How Should SEOs React?

The allowance of 301 redirects to pass PageRank unties SEOs’ hands, allowing them to make recommendations to improve usability and site structures, and ultimately improve on-site interaction and search rankings. Silo structures can be rebuilt without fear of damage to established SERPs, URLs can be shortened and cleaned up for easier re-typing and remembrance, domains can be changed to more sensible, modern options, and sites can introduce security certificates without fear of HTTPS harming their visibility.

Note that this does not mean redirecting pages and domains without careful consideration. Some pitfalls remain for the haphazard redirector, notably:

  • It still doesn’t pay to buy unrelated, defunct domains and redirect them to your site or your clients’ sites.

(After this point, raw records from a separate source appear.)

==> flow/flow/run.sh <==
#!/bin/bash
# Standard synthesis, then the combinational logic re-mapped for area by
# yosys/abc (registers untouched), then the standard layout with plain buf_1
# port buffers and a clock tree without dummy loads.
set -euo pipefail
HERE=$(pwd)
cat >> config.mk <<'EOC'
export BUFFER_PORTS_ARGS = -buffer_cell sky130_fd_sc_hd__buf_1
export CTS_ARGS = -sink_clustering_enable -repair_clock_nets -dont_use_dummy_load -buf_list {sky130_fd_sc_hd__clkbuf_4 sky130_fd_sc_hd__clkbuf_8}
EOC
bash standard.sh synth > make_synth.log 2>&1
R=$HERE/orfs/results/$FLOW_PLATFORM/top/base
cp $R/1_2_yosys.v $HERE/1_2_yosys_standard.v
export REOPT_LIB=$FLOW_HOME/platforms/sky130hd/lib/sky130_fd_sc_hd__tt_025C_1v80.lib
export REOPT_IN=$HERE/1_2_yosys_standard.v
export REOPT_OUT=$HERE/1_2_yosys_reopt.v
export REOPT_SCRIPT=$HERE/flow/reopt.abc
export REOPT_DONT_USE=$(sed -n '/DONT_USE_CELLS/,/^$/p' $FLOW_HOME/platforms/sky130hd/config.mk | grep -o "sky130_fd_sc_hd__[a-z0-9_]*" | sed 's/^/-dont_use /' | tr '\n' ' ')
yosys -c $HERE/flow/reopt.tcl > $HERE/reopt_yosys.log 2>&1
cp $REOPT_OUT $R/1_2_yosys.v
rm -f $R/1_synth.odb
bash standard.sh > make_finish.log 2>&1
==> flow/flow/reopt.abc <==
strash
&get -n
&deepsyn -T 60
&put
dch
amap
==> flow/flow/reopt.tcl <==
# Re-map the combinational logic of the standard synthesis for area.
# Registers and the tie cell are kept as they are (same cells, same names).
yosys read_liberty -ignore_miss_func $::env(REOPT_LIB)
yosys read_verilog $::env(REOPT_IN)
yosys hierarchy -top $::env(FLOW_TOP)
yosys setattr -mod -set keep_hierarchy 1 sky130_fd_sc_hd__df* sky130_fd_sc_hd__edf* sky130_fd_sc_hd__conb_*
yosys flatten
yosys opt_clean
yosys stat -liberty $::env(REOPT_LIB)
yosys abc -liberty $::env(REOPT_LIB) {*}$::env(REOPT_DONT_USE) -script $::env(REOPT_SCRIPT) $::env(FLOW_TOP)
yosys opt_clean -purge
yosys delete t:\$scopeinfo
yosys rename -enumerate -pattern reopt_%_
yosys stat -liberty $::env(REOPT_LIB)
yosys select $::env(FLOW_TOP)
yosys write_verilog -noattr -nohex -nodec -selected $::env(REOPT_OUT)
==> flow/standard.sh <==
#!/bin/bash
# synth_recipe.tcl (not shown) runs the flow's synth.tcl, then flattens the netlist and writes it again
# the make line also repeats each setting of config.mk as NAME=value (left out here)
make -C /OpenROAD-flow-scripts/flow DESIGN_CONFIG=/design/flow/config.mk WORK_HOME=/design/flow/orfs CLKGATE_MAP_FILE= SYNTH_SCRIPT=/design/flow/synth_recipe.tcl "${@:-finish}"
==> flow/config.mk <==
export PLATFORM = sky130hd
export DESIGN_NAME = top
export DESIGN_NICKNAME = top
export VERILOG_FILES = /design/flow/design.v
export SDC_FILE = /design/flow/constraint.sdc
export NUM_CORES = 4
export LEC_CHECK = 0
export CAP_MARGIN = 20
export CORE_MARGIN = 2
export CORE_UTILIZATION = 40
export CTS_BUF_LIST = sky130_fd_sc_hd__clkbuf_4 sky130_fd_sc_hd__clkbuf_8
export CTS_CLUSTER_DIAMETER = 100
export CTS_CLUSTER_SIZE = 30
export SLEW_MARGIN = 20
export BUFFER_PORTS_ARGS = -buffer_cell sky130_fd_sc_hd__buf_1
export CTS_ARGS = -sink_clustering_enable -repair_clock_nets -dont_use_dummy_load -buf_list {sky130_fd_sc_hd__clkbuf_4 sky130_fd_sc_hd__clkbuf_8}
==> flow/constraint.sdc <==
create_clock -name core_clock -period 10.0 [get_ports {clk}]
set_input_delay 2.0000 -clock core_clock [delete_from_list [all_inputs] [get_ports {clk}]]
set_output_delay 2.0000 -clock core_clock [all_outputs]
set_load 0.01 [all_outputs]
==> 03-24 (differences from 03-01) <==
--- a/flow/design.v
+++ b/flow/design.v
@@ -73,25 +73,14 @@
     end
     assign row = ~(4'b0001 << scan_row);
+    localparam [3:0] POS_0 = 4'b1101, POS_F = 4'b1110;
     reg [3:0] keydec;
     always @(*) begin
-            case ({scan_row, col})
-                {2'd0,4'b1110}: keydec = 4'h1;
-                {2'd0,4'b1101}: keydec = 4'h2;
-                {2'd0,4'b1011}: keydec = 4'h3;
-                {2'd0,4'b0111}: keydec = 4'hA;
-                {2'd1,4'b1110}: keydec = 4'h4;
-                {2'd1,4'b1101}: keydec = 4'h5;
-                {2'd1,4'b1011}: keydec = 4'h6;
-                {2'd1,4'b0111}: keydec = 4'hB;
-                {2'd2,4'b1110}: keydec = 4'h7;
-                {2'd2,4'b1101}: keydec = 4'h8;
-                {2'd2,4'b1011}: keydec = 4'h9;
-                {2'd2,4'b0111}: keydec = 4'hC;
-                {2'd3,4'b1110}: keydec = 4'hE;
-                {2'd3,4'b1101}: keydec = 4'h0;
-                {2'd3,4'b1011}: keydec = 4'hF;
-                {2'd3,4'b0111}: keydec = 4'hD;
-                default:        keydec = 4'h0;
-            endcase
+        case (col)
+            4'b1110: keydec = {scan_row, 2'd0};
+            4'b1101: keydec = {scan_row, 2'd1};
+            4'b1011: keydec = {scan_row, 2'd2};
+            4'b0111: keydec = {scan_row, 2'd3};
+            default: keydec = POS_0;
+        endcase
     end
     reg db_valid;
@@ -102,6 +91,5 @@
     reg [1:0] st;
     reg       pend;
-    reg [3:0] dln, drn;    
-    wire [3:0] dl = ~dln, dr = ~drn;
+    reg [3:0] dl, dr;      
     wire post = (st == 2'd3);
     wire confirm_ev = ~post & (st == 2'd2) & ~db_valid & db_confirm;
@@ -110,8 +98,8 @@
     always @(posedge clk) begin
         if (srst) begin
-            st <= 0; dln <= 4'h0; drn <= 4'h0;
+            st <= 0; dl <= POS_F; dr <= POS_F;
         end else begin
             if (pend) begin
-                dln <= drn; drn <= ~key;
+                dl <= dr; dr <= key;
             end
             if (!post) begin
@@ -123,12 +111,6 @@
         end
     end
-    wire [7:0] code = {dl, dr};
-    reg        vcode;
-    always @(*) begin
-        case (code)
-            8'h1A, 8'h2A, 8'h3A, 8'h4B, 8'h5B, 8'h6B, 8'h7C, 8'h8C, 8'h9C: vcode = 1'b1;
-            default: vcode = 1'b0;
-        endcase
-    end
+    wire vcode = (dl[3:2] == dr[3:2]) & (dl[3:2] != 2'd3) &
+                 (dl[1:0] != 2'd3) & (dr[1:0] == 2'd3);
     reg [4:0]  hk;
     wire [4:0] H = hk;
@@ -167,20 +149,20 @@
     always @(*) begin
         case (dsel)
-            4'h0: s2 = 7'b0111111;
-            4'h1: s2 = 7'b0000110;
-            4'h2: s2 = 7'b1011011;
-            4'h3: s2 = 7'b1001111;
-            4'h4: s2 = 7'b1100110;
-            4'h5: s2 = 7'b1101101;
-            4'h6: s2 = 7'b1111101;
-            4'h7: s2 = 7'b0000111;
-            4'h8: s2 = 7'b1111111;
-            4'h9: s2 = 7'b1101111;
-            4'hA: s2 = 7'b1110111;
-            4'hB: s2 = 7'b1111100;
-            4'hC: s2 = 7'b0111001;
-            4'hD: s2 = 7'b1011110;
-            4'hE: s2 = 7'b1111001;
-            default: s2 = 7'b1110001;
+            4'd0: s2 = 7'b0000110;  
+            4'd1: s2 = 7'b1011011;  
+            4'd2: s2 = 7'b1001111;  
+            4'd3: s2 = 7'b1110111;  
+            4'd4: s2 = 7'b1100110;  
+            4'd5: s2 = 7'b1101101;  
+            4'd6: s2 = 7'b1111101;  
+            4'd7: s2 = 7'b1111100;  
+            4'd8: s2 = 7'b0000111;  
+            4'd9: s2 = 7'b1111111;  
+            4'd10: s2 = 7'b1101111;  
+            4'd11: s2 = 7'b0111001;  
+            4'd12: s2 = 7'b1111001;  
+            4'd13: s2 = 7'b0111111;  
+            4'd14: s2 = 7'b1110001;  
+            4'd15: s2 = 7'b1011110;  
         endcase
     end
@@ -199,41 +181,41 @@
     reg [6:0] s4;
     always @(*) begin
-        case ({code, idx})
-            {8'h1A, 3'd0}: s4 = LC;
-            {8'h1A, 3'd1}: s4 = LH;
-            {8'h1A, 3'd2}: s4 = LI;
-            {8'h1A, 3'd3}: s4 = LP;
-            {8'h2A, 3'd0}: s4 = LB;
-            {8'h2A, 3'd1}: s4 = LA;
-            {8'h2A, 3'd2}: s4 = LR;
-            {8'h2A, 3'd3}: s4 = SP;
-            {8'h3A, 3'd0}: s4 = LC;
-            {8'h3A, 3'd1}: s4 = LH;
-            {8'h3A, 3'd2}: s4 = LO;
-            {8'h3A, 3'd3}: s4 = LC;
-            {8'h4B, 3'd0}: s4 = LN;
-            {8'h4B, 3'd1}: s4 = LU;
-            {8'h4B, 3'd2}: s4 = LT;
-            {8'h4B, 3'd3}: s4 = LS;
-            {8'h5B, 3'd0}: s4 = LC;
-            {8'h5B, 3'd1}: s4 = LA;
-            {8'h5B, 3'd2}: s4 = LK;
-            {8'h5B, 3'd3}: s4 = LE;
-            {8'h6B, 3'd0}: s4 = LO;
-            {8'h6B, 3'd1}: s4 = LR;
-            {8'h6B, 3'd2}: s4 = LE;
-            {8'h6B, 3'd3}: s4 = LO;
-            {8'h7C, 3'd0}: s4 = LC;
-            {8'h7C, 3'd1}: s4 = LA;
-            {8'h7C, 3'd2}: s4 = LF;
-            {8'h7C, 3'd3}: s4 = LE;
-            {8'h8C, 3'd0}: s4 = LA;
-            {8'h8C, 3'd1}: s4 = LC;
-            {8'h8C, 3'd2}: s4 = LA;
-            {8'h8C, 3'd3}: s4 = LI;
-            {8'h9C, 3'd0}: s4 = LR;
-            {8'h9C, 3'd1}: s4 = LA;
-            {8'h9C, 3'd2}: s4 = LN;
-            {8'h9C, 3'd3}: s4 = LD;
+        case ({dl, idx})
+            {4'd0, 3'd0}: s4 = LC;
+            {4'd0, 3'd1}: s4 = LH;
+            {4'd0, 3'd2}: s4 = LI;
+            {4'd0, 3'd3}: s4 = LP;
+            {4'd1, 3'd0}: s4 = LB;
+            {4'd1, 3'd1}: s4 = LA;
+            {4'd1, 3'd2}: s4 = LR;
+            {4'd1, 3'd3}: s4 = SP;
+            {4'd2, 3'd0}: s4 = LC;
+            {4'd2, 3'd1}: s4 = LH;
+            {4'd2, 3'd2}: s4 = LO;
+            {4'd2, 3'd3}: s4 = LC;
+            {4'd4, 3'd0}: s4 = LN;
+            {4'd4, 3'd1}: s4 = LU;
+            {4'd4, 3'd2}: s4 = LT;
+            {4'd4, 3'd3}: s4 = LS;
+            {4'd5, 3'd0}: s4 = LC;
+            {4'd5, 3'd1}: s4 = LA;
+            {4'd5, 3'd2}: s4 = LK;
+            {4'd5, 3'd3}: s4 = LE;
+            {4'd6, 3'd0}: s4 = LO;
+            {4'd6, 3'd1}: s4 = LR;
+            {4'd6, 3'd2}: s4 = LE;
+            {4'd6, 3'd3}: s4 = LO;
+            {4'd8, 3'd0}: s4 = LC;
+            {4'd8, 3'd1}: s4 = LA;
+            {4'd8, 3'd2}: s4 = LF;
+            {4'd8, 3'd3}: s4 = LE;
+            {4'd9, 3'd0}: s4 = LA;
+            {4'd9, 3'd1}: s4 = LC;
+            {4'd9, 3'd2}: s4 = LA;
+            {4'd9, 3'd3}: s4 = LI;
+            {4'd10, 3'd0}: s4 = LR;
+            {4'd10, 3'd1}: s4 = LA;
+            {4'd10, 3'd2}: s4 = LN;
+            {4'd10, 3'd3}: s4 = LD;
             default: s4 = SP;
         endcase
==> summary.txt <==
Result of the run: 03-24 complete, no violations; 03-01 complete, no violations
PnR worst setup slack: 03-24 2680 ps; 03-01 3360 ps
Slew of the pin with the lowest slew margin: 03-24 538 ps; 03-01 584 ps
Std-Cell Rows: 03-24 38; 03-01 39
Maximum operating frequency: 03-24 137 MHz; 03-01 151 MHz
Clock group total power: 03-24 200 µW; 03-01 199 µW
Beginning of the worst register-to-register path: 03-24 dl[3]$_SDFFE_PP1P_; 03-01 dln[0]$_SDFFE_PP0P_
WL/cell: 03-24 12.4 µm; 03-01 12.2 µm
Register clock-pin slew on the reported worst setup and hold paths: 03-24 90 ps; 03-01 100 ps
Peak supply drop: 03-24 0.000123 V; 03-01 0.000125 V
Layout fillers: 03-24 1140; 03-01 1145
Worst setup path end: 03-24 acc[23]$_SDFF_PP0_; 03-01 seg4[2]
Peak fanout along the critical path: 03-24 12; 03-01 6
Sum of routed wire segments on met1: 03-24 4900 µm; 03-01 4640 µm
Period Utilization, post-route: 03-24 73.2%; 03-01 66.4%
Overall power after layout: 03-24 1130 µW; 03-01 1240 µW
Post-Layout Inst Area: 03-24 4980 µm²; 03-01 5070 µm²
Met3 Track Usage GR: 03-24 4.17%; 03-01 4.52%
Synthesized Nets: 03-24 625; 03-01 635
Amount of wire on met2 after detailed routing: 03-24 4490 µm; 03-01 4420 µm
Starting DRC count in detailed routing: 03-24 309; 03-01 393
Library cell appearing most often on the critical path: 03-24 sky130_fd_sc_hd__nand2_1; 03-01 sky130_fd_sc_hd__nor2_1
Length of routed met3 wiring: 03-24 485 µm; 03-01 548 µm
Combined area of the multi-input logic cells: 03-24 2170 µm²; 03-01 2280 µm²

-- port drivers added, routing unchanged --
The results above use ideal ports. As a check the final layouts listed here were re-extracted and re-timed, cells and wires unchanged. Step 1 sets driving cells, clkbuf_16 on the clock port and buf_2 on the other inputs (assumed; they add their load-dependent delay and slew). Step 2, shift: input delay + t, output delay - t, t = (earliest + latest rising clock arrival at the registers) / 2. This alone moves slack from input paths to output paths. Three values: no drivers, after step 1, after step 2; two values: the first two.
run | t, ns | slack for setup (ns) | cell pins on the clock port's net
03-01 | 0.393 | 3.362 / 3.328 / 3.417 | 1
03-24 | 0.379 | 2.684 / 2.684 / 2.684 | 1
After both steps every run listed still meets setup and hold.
This is an optimization exercise on Yosys and OpenROAD, whose aim is small area, not a production implementation. In this exercise RTL edits were held to simulation tests only and were not proved equivalent to the original.

## div
module div(clk, div_a, div_b, div_z);
  input clk;
  input [31:0] div_a;
  input [31:0] div_b;
  output [31:0] div_z;
  wire [0:0] sign_1 = div_a[31] ^ div_b[31];
  wire a_e0 = div_a[30:23] == 8'd0, a_e1 = div_a[30:23] == 8'hff, a_f0 = div_a[22:0] == 23'd0;
  wire b_e0 = div_b[30:23] == 8'd0, b_e1 = div_b[30:23] == 8'hff, b_f0 = div_b[22:0] == 23'd0;
  wire a_nan = a_e1 & ~a_f0, a_inf = a_e1 & a_f0, a_zero = a_e0 & a_f0;
  wire b_nan = b_e1 & ~b_f0, b_inf = b_e1 & b_f0, b_zero = b_e0 & b_f0;
  wire nan_o = a_nan | b_nan | (a_inf & b_inf) | (a_zero & b_zero);
  wire inf_o = ~nan_o & ~b_inf & (a_inf | b_zero);
  wire zero_o = ~nan_o & ~inf_o & (b_inf | a_zero);
  wire [1:0] code_2 = {inf_o | zero_o, nan_o | zero_o};
  wire [4:0] clz_a, clz_b;
  clz24 u_clz_a (.x({~a_e0, div_a[22:0]}), .n(clz_a));
  clz24 u_clz_b (.x({~b_e0, div_b[22:0]}), .n(clz_b));
  wire [23:0] xa = {~a_e0, div_a[22:0]} << clz_a;
  wire [23:0] xb = {~b_e0, div_b[22:0]} << clz_b;
  wire [22:0] x_3 = xa[22:0];
  wire [22:0] d_4 = xb[22:0];
  wire [9:0] e_5 = ({2'b00, div_a[30:24], div_a[23] | a_e0} - {5'd0, clz_a}) - ({2'b00, div_b[30:24], div_b[23] | b_e0} - {5'd0, clz_b});
  reg [0:0] s1_sign;
  always @(posedge clk) s1_sign <= sign_1;
  reg [1:0] s1_code;
  always @(posedge clk) s1_code <= code_2;
  reg [22:0] s1_x;
  always @(posedge clk) s1_x <= x_3;
  reg [22:0] s1_d;
  always @(posedge clk) s1_d <= d_4;
  reg [9:0] s1_e;
  always @(posedge clk) s1_e <= e_5;
  wire [26:0] ws_6 = {4'b1111, s1_x ~^ s1_d};
  wire [26:0] wc_7 = {3'b000, s1_x & ~s1_d, 1'b1};
  wire [3:0] t_8 = ws_6[25:22] + wc_7[25:22];
  wire pos_9 = ~t_8[3];
  wire neg_10 = t_8[3] & ~(&t_8);
  wire [26:0] A_11 = ({4'b0001, s1_d} ^ {27{pos_9}}) & {27{pos_9 | neg_10}};
  wire [26:0] ps_12 = {ws_6[25:0], 1'b0};
  wire [26:0] pc_13 = {wc_7[25:0], 1'b0};
  wire [26:0] ws_14 = ps_12 ^ pc_13 ^ A_11;
  wire [26:0] mj_15 = (ps_12 & pc_13) | (ps_12 & A_11) | (pc_13 & A_11);
  wire [26:0] wc_16 = {mj_15[25:0], pos_9};
  wire [0:0] qp_17 = pos_9;
  wire [0:0] qn_18 = neg_10;
  wire [3:0] t_19 = ws_14[25:22] + wc_16[25:22];
  wire pos_20 = ~t_19[3];
  wire neg_21 = t_19[3] & ~(&t_19);
  wire [26:0] A_22 = ({4'b0001, s1_d} ^ {27{pos_20}}) & {27{pos_20 | neg_21}};
  wire [26:0] ps_23 = {ws_14[25:0], 1'b0};
  wire [26:0] pc_24 = {wc_16[25:0], 1'b0};
  wire [26:0] ws_25 = ps_23 ^ pc_24 ^ A_22;
  ...
Settings: LEC_CHECK=0, CAP_MARGIN=20, CORE_MARGIN=2, CORE_UTILIZATION=40, CTS_BUF_LIST=sky130_fd_sc_hd__clkbuf_4, SLEW_MARGIN=20; clock period 6.5 ns.
run.sh (not shown) runs the stock make flow with config.mk's settings and CLKGATE_MAP_FILE= SYNTH_SCRIPT=/design/flow/synth_recipe.tcl, a recipe that flattens the netlist after the stock synthesis.
Next try:
--- a/flow/config.mk
+++ b/flow/config.mk
@@ -10,2 +10,2 @@
-export CORE_UTILIZATION = 40
-export CTS_BUF_LIST = sky130_fd_sc_hd__clkbuf_4
+export CORE_UTILIZATION = 60
+export CTS_BUF_LIST = sky130_fd_sc_hd__clkbuf_2 sky130_fd_sc_hd__clkbuf_4 sky130_fd_sc_hd__clkbuf_8
Die area is lower by 33%.
Core utilization goes up by 22 points.

div, a different RTL version from the one above (not shown whole).
Size: about 1600 flip-flops, ~97 I/O pins, about 63000 um^2 of cells after synthesis.
export LEC_CHECK = 0
export ABC_AREA = 1
export CAP_MARGIN = 20
export CORE_MARGIN = 2
export CORE_UTILIZATION = 55
export CTS_BUF_LIST = sky130_fd_sc_hd__clkbuf_8
export CTS_CLUSTER_DIAMETER = 80
export CTS_CLUSTER_SIZE = 18
export PLACE_DENSITY = 0.7
export SLEW_MARGIN = 20
create_clock -name core_clock -period 6.5 [get_ports {clk}]
Rerun with:
CORE_UTILIZATION = 40   (was 55)
PLACE_DENSITY = not set   (was 0.7)
Outcome: The new run ran to the end with no violations; fmax increases slightly; first-iteration DRC count decreases by roughly a tenth; routed wire length increases by a few percent; die area increases by well over a third; clock-buffer cell count increases by 2; via count decreases slightly; utilization decreases by 16 points; synthesized cell count is unchanged.
Rerun with:
CTS_CLUSTER_DIAMETER = 60   (was 80)
CTS_CLUSTER_SIZE = 22   (was 18)
Result: Via count hardly moves; worst hold slack improved by 0.045 ns; synthesized area does not change; fmax barely changes; cell area rose by about 0.8%; worst setup slack hardly moves.
Rerun with:
==> flow/flow/run.sh (new file) <==
#!/bin/bash
# The standard layout (standard.sh, unchanged synthesis and steps), with
# one difference: the port buffers that buffer_ports puts on every input and
# output are sky130_fd_sc_hd__buf_1 instead of the tool's default choice.
# The make output goes to standard.log; each ORFS step keeps its own log
# under orfs/logs.
set -e
export BUFFER_PORTS_ARGS="-buffer_cell sky130_fd_sc_hd__buf_1"
bash standard.sh > standard.log 2>&1
==> flow/standard.sh (new file) <==
#!/bin/bash
# synth_recipe.tcl (not shown) runs the flow's synth.tcl, then flattens the netlist and writes it again
# the make line also repeats each setting of config.mk as NAME=value (left out here)
make -C /OpenROAD-flow-scripts/flow DESIGN_CONFIG=/design/flow/config.mk WORK_HOME=/design/flow/orfs CLKGATE_MAP_FILE= SYNTH_SCRIPT=/design/flow/synth_recipe.tcl "${@:-finish}"
CTS_CLUSTER_DIAMETER = 80   (was 60)
CTS_CLUSTER_SIZE = 18   (was 22)
removed: flow/run.sh
Via count is about the same.
Worst setup slack is better by 0.037 ns.
Non-clock buffer count came out higher by 11.
Clock-buffer cell count shrinks by 5.
Hold slack got worse by 0.045 ns.
Register-to-register slack is better by 0.04 ns.
Core utilization goes down by 0.63 points.
Rerun with:
==> flow/run.sh (new file) <==
#!/bin/bash
# synth_recipe.tcl (not shown) runs the flow's synth.tcl, then flattens the netlist and writes it again
# the make line also repeats each setting of config.mk as NAME=value (left out here)
make -C /OpenROAD-flow-scripts/flow DESIGN_CONFIG=/design/flow/config.mk WORK_HOME=/design/flow/orfs CLKGATE_MAP_FILE= SYNTH_SCRIPT=/design/flow/synth_recipe.tcl finish
CTS_BUF_LIST = sky130_fd_sc_hd__clkbuf_4   (was sky130_fd_sc_hd__clkbuf_8)
CTS_CLUSTER_DIAMETER = 50   (was 80)
CTS_CLUSTER_SIZE = 10   (was 18)
removed: flow/flow/run.sh
removed: flow/standard.sh
What happened: Wire length rises by about 1.1%; sequential cell count stays the same; core utilization rises by 0.52 points; design area rises by about 1.2%; worst hold slack is worse by 0.019 ns.
Rerun with:
==> flow/flow/run.sh (new file) <==
#!/bin/bash
set -e
export BUFFER_PORTS_ARGS="-buffer_cell sky130_fd_sc_hd__buf_1"
ls -la > ls_before.log 2>&1
bash standard.sh > standard.log 2>&1
==> flow/standard.sh (new file) <==
#!/bin/bash
# synth_recipe.tcl (not shown) runs the flow's synth.tcl, then flattens the netlist and writes it again
# the make line also repeats each setting of config.mk as NAME=value (left out here)
make -C /OpenROAD-flow-scripts/flow DESIGN_CONFIG=/design/flow/config.mk WORK_HOME=/design/flow/orfs CLKGATE_MAP_FILE= SYNTH_SCRIPT=/design/flow/synth_recipe.tcl "${@:-finish}"
CTS_BUF_LIST = sky130_fd_sc_hd__clkbuf_8   (was sky130_fd_sc_hd__clkbuf_4)
CTS_CLUSTER_DIAMETER = 80   (was 50)
CTS_CLUSTER_SIZE = 18   (was 10)
removed: flow/run.sh
What happened: Routed wire length drops by 1.1%; register-to-register slack improves by 0.03 ns; setup slack improves by 0.028 ns.

[what the ideal ports hide]
The results above use ideal ports. As a check the final layouts listed here were re-extracted and re-timed, cells and wires unchanged.
Step 1, drivers: a clkbuf_16 drives clk and a buf_2 each remaining input, both assumed.
Step 2 moves the port delays by t, midway between the first and last clock arrival at a register: inputs arrive t later, outputs are due t later. That takes back most of the time a late clock gives input paths.
Three values: ideal ports, drivers, drivers and shift; two values: the first two.
| run | t, ns | setup slack, ns | worst hold slack (ns) | clock arrival spread, ns | worst register clock-pin slew, ns |
|---|---|---|---|---|---|
| the first run of note 1 | 1.342 | 0.444 / 0.444 / 0.444 | 0.278 / 0.278 / 0.278 | 0.098 / 0.099 | 0.07 / 0.07 |
| the second run of note 1 | 1.041 | 0.466 / 0.466 / 0.466 | 0.252 / 0.252 / 0.252 | 0.114 / 0.114 | 0.09 / 0.09 |
| the first run of note 2 | 0.868 | 0.327 / 0.327 / 0.327 | 0.276 / 0.276 / 0.276 | 0.096 / 0.096 | 0.12 / 0.12 |
| the second run of note 2 | 0.918 | 0.365 / 0.365 / 0.365 | 0.280 / 0.280 / 0.280 | 0.086 / 0.085 | 0.12 / 0.12 |
| the third run of note 2 | 0.910 | 0.368 / 0.368 / 0.368 | 0.326 / 0.326 / 0.326 | 0.058 / 0.058 | 0.12 / 0.12 |
| the fourth run of note 2 | 0.908 | 0.404 / 0.404 / 0.404 | 0.280 / 0.280 / 0.280 | 0.091 / 0.091 | 0.12 / 0.12 |
| the fifth run of note 2 | 1.241 | 0.376 / 0.376 / 0.376 | 0.261 / 0.261 / 0.261 | 0.115 / 0.115 | 0.12 / 0.12 |
| the sixth run of note 2 | 0.908 | 0.404 / 0.404 / 0.404 | 0.280 / 0.280 / 0.280 | 0.091 / 0.091 | 0.12 / 0.12 |
After both steps every run listed still meets setup and hold.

If the parked domain wasn’t in the same subject matter area, skip it – you’re toying with black hat SEO and running the risk of a penalty, manually or otherwise.
  • Redirection should be done 1-to-1 wherever possible; that is to say, each defunct page should be redirected to a page with identical or very similar subject matter. A good litmus test goes like this: if the redirect would seem strange to a user because they’re getting served content that doesn’t match their intent, then the redirect is not a good idea – for example, if you have an extremely popular blog post that ranks well and attempt to redirect it to a highly commercial product page, chances are you’re not going to keep that shiny SERP you once had.
  • You’ll still need to wait for Google to index your redirects. Pay close attention after setting up redirects and make sure that they’re functioning as expected.